Friday, December 4, 2020

Alan Turing: Animal Spots and Flower Patterns

 A dozen or so years ago I wrote a paper on flower patterning using Turing's tessellation model. I demonstrated based upon theory and experiment the validity of the model and have used it in Hemerocallis hybridizing. 

Now along come some scientists who announce that this can apply to animal spots. Science notes:

In 1952, computing pioneer Alan Turing suggested molecules that inhibit and activate each other could create periodic patterns in nature if they diffused through tissue at different rates. Thirty years later, other scientists applied his theory to develop a hypothesis about how spots, stripes, and other color patterns form during development. In this scheme, activator molecules color a cell but also trigger the production of inhibitors, which diffuse faster than the activators and can shut off pigment production. Last year, that idea was proved correct in plants called monkeyflowers: Researchers showed that dark, activated speckles on the petals become ringed with unpigmented tissue as inhibitors spread (Science, 30 August 2019, p. 854). And researchers had shown molecules following the Turing pattern help trigger the development of hair follicles in mice.
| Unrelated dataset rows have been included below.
<file path="src/sconv_pkg.sv">
// constants, codes and shared types of the streaming 2-d convolution block
// no dependencies; used by every other file but sconv_ram through scoped names
package sconv_pkg;

    localparam int IMG_SIZE   = 32;
    localparam int CHANNELS   = 3;
    localparam int KERNEL     = 3;
    localparam int FILTERS    = 8;

    localparam int DATA_W     = 24;
    localparam int FRAC_W     = 20;
    localparam int ACT_W      = DATA_W - 1;
    localparam int CMD_W      = 2;
    localparam int IDX_W      = 8;
    localparam int FILT_W     = 3;
    localparam int POS_W      = 5;

    localparam int ROW_STRIDE = IMG_SIZE * CHANNELS;
    localparam int KC         = KERNEL * CHANNELS;
    localparam int WIN_DEPTH  = ROW_STRIDE * (KERNEL - 1) + KC;
    localparam int W_DEPTH    = KC * KERNEL * FILTERS;
    localparam int ROW_JUMP   = ROW_STRIDE - KC + 1;

    localparam int WIN_AW     = $clog2(WIN_DEPTH);
    localparam int W_AW       = $clog2(W_DEPTH);
    localparam int ROW_W      = $clog2(IMG_SIZE);
    localparam int CH_W       = $clog2(CHANNELS);
    localparam int KR_W       = $clog2(KERNEL);
    localparam int KC_W       = $clog2(KC);

    typedef enum logic [CMD_W-1:0] {
        CMD_PIXEL  = 2'd0,
        CMD_WEIGHT = 2'd1,
        CMD_BIAS   = 2'd2,
        CMD_NONE   = 2'd3
    } cmd_t;

    typedef enum logic [1:0] {
        ST_IDLE,
        ST_ISSUE,
        ST_WAIT,
        ST_EMIT
    } state_t;

    // control flags for each operand pair from the sequencer to the mac
    typedef struct packed {
        logic clear;
        logic valid;
        logic last;
    } mac_op_t;

endpackage

</file>
<file path="src/sconv_if.sv">
// valid/ready channel interfaces for input items and result items
// depends on sconv_pkg
interface sconv_in_if;
    logic                                valid;
    logic                                ready;
    logic [sconv_pkg::CMD_W-1:0]         command;
    logic signed [sconv_pkg::DATA_W-1:0] sample;
    logic [sconv_pkg::IDX_W-1:0]         index;

    modport source (output valid, command, sample, index, input ready);
    modport sink (input valid, command, sample, index, output ready);
endinterface

interface sconv_out_if;
    logic                         valid;
    logic                         ready;
    logic [sconv_pkg::ACT_W-1:0]  activation;
    logic [sconv_pkg::FILT_W-1:0] filter_number;
    logic [sconv_pkg::POS_W-1:0]  out_row;
    logic [sconv_pkg::POS_W-1:0]  out_col;
    logic                         last;

    modport source (output valid, activation, filter_number, out_row, out_col, last,
                    input ready);
    modport sink (input valid, activation, filter_number, out_row, out_col, last,
                  output ready);
endinterface

</file>
<file path="src/sconv_ctrl.sv">
// sequencer: raster position, window write pointer, operand address walk per
// filter, bias registers and result register; depends on sconv_pkg, sconv_if
module sconv_ctrl (
    input  logic                              clk,
    input  logic                              rst_n,
    sconv_in_if.sink                          item,
    sconv_out_if.source                       result,
    output logic                              win_wr_en,
    output logic [sconv_pkg::WIN_AW-1:0]      win_wr_addr,
    output logic [sconv_pkg::WIN_AW-1:0]      win_rd_addr,
    output logic                              w_wr_en,
    output logic [sconv_pkg::W_AW-1:0]        w_wr_addr,
    output logic [sconv_pkg::W_AW-1:0]        w_rd_addr,
    output logic                              rd_en,
    output sconv_pkg::mac_op_t                mac_op,
    output logic [sconv_pkg::DATA_W-1:0]      bias,
    input  logic                              mac_done,
    input  logic [sconv_pkg::ACT_W-1:0]       mac_act
);

    sconv_pkg::state_t             state_reg, state_next;
    logic [sconv_pkg::ROW_W-1:0]   row_reg, row_next;
    logic [sconv_pkg::ROW_W-1:0]   col_reg, col_next;
    logic [sconv_pkg::CH_W-1:0]    ch_reg, ch_next;
    logic [sconv_pkg::WIN_AW-1:0]  wp_reg, wp_next;
    logic [sconv_pkg::WIN_AW-1:0]  base_reg, base_next;
    logic [sconv_pkg::WIN_AW-1:0]  win_addr_reg, win_addr_next;
    logic [sconv_pkg::W_AW-1:0]    w_addr_reg, w_addr_next;
    logic [sconv_pkg::FILT_W-1:0]  filt_reg, filt_next;
    logic [sconv_pkg::KR_W-1:0]    kr_reg, kr_next;
    logic [sconv_pkg::KC_W-1:0]    kc_reg, kc_next;
    logic                          issue_valid_reg, issue_valid_next;
    logic                          issue_last_reg, issue_last_next;
    logic [sconv_pkg::POS_W-1:0]   orow_reg, orow_next;
    logic [sconv_pkg::POS_W-1:0]   ocol_reg, ocol_next;
    logic                          out_valid_reg, out_valid_next;
    logic [sconv_pkg::ACT_W-1:0]   out_act_reg, out_act_next;
    logic [sconv_pkg::FILT_W-1:0]  out_filt_reg, out_filt_next;
    logic [sconv_pkg::POS_W-1:0]   out_row_reg, out_row_next;
    logic [sconv_pkg::POS_W-1:0]   out_col_reg, out_col_next;
    logic                          out_last_reg, out_last_next;
    logic [sconv_pkg::DATA_W-1:0]  bias_reg [sconv_pkg::FILTERS];

    sconv_pkg::cmd_t               cmd;
    logic                          accept;
    logic                          emit;
    logic                          issue_end;
    logic                          filt_last;
    logic                          out_free;
    logic [sconv_pkg::WIN_AW-1:0]  wp_inc;
    logic [sconv_pkg::WIN_AW:0]    win_sum;
    logic [sconv_pkg::WIN_AW:0]    win_step;

    assign cmd       = sconv_pkg::cmd_t'(item.command);
    assign accept    = item.valid && item.ready;
    assign emit      = (ch_reg == sconv_pkg::CH_W'(sconv_pkg::CHANNELS - 1))
                    && (row_reg >= sconv_pkg::ROW_W'(sconv_pkg::KERNEL - 1))
                    && (col_reg >= sconv_pkg::ROW_W'(sconv_pkg::KERNEL - 1));
    assign issue_end = (kr_reg == sconv_pkg::KR_W'(sconv_pkg::KERNEL - 1))
                    && (kc_reg == sconv_pkg::KC_W'(sconv_pkg::KC - 1));
    assign filt_last = filt_reg == sconv_pkg::FILT_W'(sconv_pkg::FILTERS - 1);
    assign out_free  = !out_valid_reg || result.ready;
    assign wp_inc    = (wp_reg == sconv_pkg::WIN_AW'(sconv_pkg::WIN_DEPTH - 1))
                     ? '0 : wp_reg + 1'b1;

    // next window address: one step along a kernel row, or a jump to the next row
    assign win_step = (kc_reg == sconv_pkg::KC_W'(sconv_pkg::KC - 1))
                    ? (sconv_pkg::WIN_AW+1)'(sconv_pkg::ROW_JUMP)
                    : (sconv_pkg::WIN_AW+1)'(1);
    assign win_sum  = {1'b0, win_addr_reg} + win_step;

    // next state
    always_comb
    begin
        state_next = state_reg;
        case (state_reg)
            sconv_pkg::ST_IDLE:
            begin
                if (accept && cmd == sconv_pkg::CMD_PIXEL && emit)
                begin
                    state_next = sconv_pkg::ST_ISSUE;
                end
            end
            sconv_pkg::ST_ISSUE:
            begin
                if (issue_end)
                begin
                    state_next = sconv_pkg::ST_WAIT;
                end
            end
            sconv_pkg::ST_WAIT:
            begin
                if (mac_done)
                begin
                    state_next = sconv_pkg::ST_EMIT;
                end
            end
            sconv_pkg::ST_EMIT:
            begin
                if (out_free)
                begin
                    state_next = filt_last ? sconv_pkg::ST_IDLE : sconv_pkg::ST_ISSUE;
                end
            end
            default:
            begin
                state_next = sconv_pkg::ST_IDLE;
            end
        endcase
    end

    // outputs of the sequencer
    always_comb
    begin
        item.ready   = state_reg == sconv_pkg::ST_IDLE;
        win_wr_en    = accept && cmd == sconv_pkg::CMD_PIXEL;
        win_wr_addr  = wp_reg;
        win_rd_addr  = win_addr_reg;
        w_wr_en      = accept && cmd == sconv_pkg::CMD_WEIGHT
                    && item.index < sconv_pkg::IDX_W'(sconv_pkg::W_DEPTH);
        w_wr_addr    = sconv_pkg::W_AW'(item.index);
        w_rd_addr    = w_addr_reg;
        rd_en        = state_reg == sconv_pkg::ST_ISSUE;
        mac_op.clear = state_next == sconv_pkg::ST_ISSUE
                    && state_reg != sconv_pkg::ST_ISSUE;
        mac_op.valid = issue_valid_reg;
        mac_op.last  = issue_last_reg;
        bias         = bias_reg[filt_reg];
    end

    // datapath next values
    always_comb
    begin
        row_next         = row_reg;
        col_next         = col_reg;
        ch_next          = ch_reg;
        wp_next          = wp_reg;
        base_next        = base_reg;
        win_addr_next    = win_addr_reg;
        w_addr_next      = w_addr_reg;
        filt_next        = filt_reg;
        kr_next          = kr_reg;
        kc_next          = kc_reg;
        orow_next        = orow_reg;
        ocol_next        = ocol_reg;
        out_act_next     = out_act_reg;
        out_filt_next    = out_filt_reg;
        out_row_next     = out_row_reg;
        out_col_next     = out_col_reg;
        out_last_next    = out_last_reg;
        out_valid_next   = out_valid_reg && !result.ready;
        issue_valid_next = state_reg == sconv_pkg::ST_ISSUE;
        issue_last_next  = state_reg == sconv_pkg::ST_ISSUE && issue_end;

        case (state_reg)
            sconv_pkg::ST_IDLE:
            begin
                if (accept && cmd == sconv_pkg::CMD_PIXEL)
                begin
                    wp_next   = wp_inc;
                    base_next = wp_inc;
                    if (ch_reg == sconv_pkg::CH_W'(sconv_pkg::CHANNELS - 1))
                    begin
                        ch_next = '0;
                        if (col_reg == sconv_pkg::ROW_W'(sconv_pkg::IMG_SIZE - 1))
                        begin
                            col_next = '0;
                            row_next = (row_reg == sconv_pkg::ROW_W'(sconv_pkg::IMG_SIZE - 1))
                                     ? '0 : row_reg + 1'b1;
                        end
                        else
                        begin
                            col_next = col_reg + 1'b1;
                        end
                    end
                    else
                    begin
                        ch_next = ch_reg + 1'b1;
                    end
                    if (emit)
                    begin
                        orow_next     = sconv_pkg::POS_W'(row_reg
                                      - sconv_pkg::ROW_W'(sconv_pkg::KERNEL - 1));
                        ocol_next     = sconv_pkg::POS_W'(col_reg
                                      - sconv_pkg::ROW_W'(sconv_pkg::KERNEL - 1));
                        filt_next     = '0;
                        kr_next       = '0;
                        kc_next       = '0;
                        win_addr_next = wp_inc;
                        w_addr_next   = '0;
                    end
                end
            end
            sconv_pkg::ST_ISSUE:
            begin
                win_addr_next = (win_sum >= (sconv_pkg::WIN_AW+1)'(sconv_pkg::WIN_DEPTH))
                    ? sconv_pkg::WIN_AW'(win_sum - (sconv_pkg::WIN_AW+1)'(sconv_pkg::WIN_DEPTH))
                    : sconv_pkg::WIN_AW'(win_sum);
                w_addr_next = w_addr_reg + sconv_pkg::W_AW'(sconv_pkg::FILTERS);
                if (kc_reg == sconv_pkg::KC_W'(sconv_pkg::KC - 1))
                begin
                    kc_next = '0;
                    kr_next = kr_reg + 1'b1;
                end
                else
                begin
                    kc_next = kc_reg + 1'b1;
                end
            end
            sconv_pkg::ST_EMIT:
            begin
                if (out_free)
                begin
                    out_valid_next = 1'b1;
                    out_act_next   = mac_act;
                    out_filt_next  = filt_reg;
                    out_row_next   = orow_reg;
                    out_col_next   = ocol_reg;
                    out_last_next  = filt_last;
                    if (!filt_last)
                    begin
                        filt_next     = filt_reg + 1'b1;
                        kr_next       = '0;
                        kc_next       = '0;
                        win_addr_next = base_reg;
                        w_addr_next   = sconv_pkg::W_AW'(filt_reg) + 1'b1;
                    end
                end
            end
            default:
            begin
            end
        endcase
    end

    always_ff @(posedge clk or negedge rst_n)
    begin
        if (!rst_n)
        begin
            state_reg       <= sconv_pkg::ST_IDLE;
            row_reg         <= '0;
            col_reg         <= '0;
            ch_reg          <= '0;
            wp_reg          <= '0;
            filt_reg        <= '0;
            kr_reg          <= '0;
            kc_reg          <= '0;
            issue_valid_reg <= 1'b0;
            issue_last_reg  <= 1'b0;
            out_valid_reg   <= 1'b0;
        end
        else
        begin
            state_reg       <= state_next;
            row_reg         <= row_next;
            col_reg         <= col_next;
            ch_reg          <= ch_next;
            wp_reg          <= wp_next;
            filt_reg        <= filt_next;
            kr_reg          <= kr_next;
            kc_reg          <= kc_next;
            issue_valid_reg <= issue_valid_next;
            issue_last_reg  <= issue_last_next;
            out_valid_reg   <= out_valid_next;
        end
    end

    always_ff @(posedge clk)
    begin
        base_reg     <= base_next;
        win_addr_reg <= win_addr_next;
        w_addr_reg   <= w_addr_next;
        orow_reg     <= orow_next;
        ocol_reg     <= ocol_next;
        out_act_reg  <= out_act_next;
        out_filt_reg <= out_filt_next;
        out_row_reg  <= out_row_next;
        out_col_reg  <= out_col_next;
        out_last_reg <= out_last_next;
    end

    always_ff @(posedge clk)
    begin
        if (accept && cmd == sconv_pkg::CMD_BIAS
            && item.index < sconv_pkg::IDX_W'(sconv_pkg::FILTERS))
        begin
            bias_reg[item.index[sconv_pkg::FILT_W-1:0]] <= item.sample;
        end
    end

    assign result.valid         = out_valid_reg;
    assign result.activation    = out_act_reg;
    assign result.filter_number = out_filt_reg;
    assign result.out_row       = out_row_reg;
    assign result.out_col       = out_col_reg;
    assign result.last          = out_last_reg;

    a_done_in_wait: assert property (@(posedge clk) disable iff (!rst_n)
        mac_done |-> state_reg == sconv_pkg::ST_WAIT)
        else $error("mac finished outside the wait state");

    a_win_addr_range: assert property (@(posedge clk) disable iff (!rst_n)
        state_reg == sconv_pkg::ST_ISSUE
        |-> win_addr_reg < sconv_pkg::WIN_AW'(sconv_pkg::WIN_DEPTH))
        else $error("window read address beyond the store");

    a_last_ends_window: assert property (@(posedge clk) disable iff (!rst_n)
        (state_reg == sconv_pkg::ST_EMIT && out_free && filt_last)
        |=> (state_reg == sconv_pkg::ST_IDLE && result.valid && result.last))
        else $error("last filter result did not close the window");

endmodule

</file>
<file path="src/flat_wrapper.sv">
// flat-port wrapper written by rule: the top's interface ports become plain ports
module sconv_ctrl_flat 
  (clk, rst_n, win_wr_en, win_wr_addr, win_rd_addr, w_wr_en, w_wr_addr, w_rd_addr, rd_en, mac_op, bias, mac_done, mac_act, item_valid, item_command, item_sample, item_index, item_ready, result_valid, result_activation, result_filter_number, result_out_row, result_out_col, result_last, result_ready);
  sconv_in_if item_i ();
  sconv_out_if result_i ();
  input  logic clk;
  input  logic rst_n;
  output logic win_wr_en;
  output logic [sconv_pkg::WIN_AW-1:0] win_wr_addr;
  output logic [sconv_pkg::WIN_AW-1:0] win_rd_addr;
  output logic w_wr_en;
  output logic [sconv_pkg::W_AW-1:0] w_wr_addr;
  output logic [sconv_pkg::W_AW-1:0] w_rd_addr;
  output logic rd_en;
  output sconv_pkg::mac_op_t mac_op;
  output logic [sconv_pkg::DATA_W-1:0] bias;
  input  logic mac_done;
  input  logic [sconv_pkg::ACT_W-1:0] mac_act;
  input wire logic [$bits(item_i.valid)-1:0] item_valid;
  input wire logic [$bits(item_i.command)-1:0] item_command;
  input wire logic [$bits(item_i.sample)-1:0] item_sample;
  input wire logic [$bits(item_i.index)-1:0] item_index;
  output wire logic [$bits(item_i.ready)-1:0] item_ready;
  output wire logic [$bits(result_i.valid)-1:0] result_valid;
  output wire logic [$bits(result_i.activation)-1:0] result_activation;
  output wire logic [$bits(result_i.filter_number)-1:0] result_filter_number;
  output wire logic [$bits(result_i.out_row)-1:0] result_out_row;
  output wire logic [$bits(result_i.out_col)-1:0] result_out_col;
  output wire logic [$bits(result_i.last)-1:0] result_last;
  input wire logic [$bits(result_i.ready)-1:0] result_ready;
  assign item_i.valid = item_valid;
  assign item_i.command = item_command;
  assign item_i.sample = item_sample;
  assign item_i.index = item_index;
  assign item_ready = item_i.ready;
  assign result_valid = result_i.valid;
  assign result_activation = result_i.activation;
  assign result_filter_number = result_i.filter_number;
  assign result_out_row = result_i.out_row;
  assign result_out_col = result_i.out_col;
  assign result_last = result_i.last;
  assign result_i.ready = result_ready;
  sconv_ctrl u_core (.clk(clk), .rst_n(rst_n), .item(item_i), .result(result_i), .win_wr_en(win_wr_en), .win_wr_addr(win_wr_addr), .win_rd_addr(win_rd_addr), .w_wr_en(w_wr_en), .w_wr_addr(w_wr_addr), .w_rd_addr(w_rd_addr), .rd_en(rd_en), .mac_op(mac_op), .bias(bias), .mac_done(mac_done), .mac_act(mac_act));
endmodule
</file>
But how coat color develops in mammals remained largely mysterious because mice and other easy-to-study lab animals lack spots or stripes. So Barsh's team turned to domestic cats to track the identity of molecular activators and inhibitors of coat color. A decade ago, they tracked down a gene, Tabby, that, when mutated, gives tabby cats black blotches instead of their usual dark stripes. HudsonAlpha geneticist Christopher Kaelin found that same mutation in king cheetahs whose spots were unusually big and blotchy, suggesting the same genes color both wild and domestic cats.

Sorry folks but we were a bit ahead of you. I recall having a debate with some epigeneticists regarding methylation versus the Turing model. Lost that one since they had no idea of the model nor of the complex pathways. Nice to see it resurrected again.

Imagine what could have happened if Turing had lived!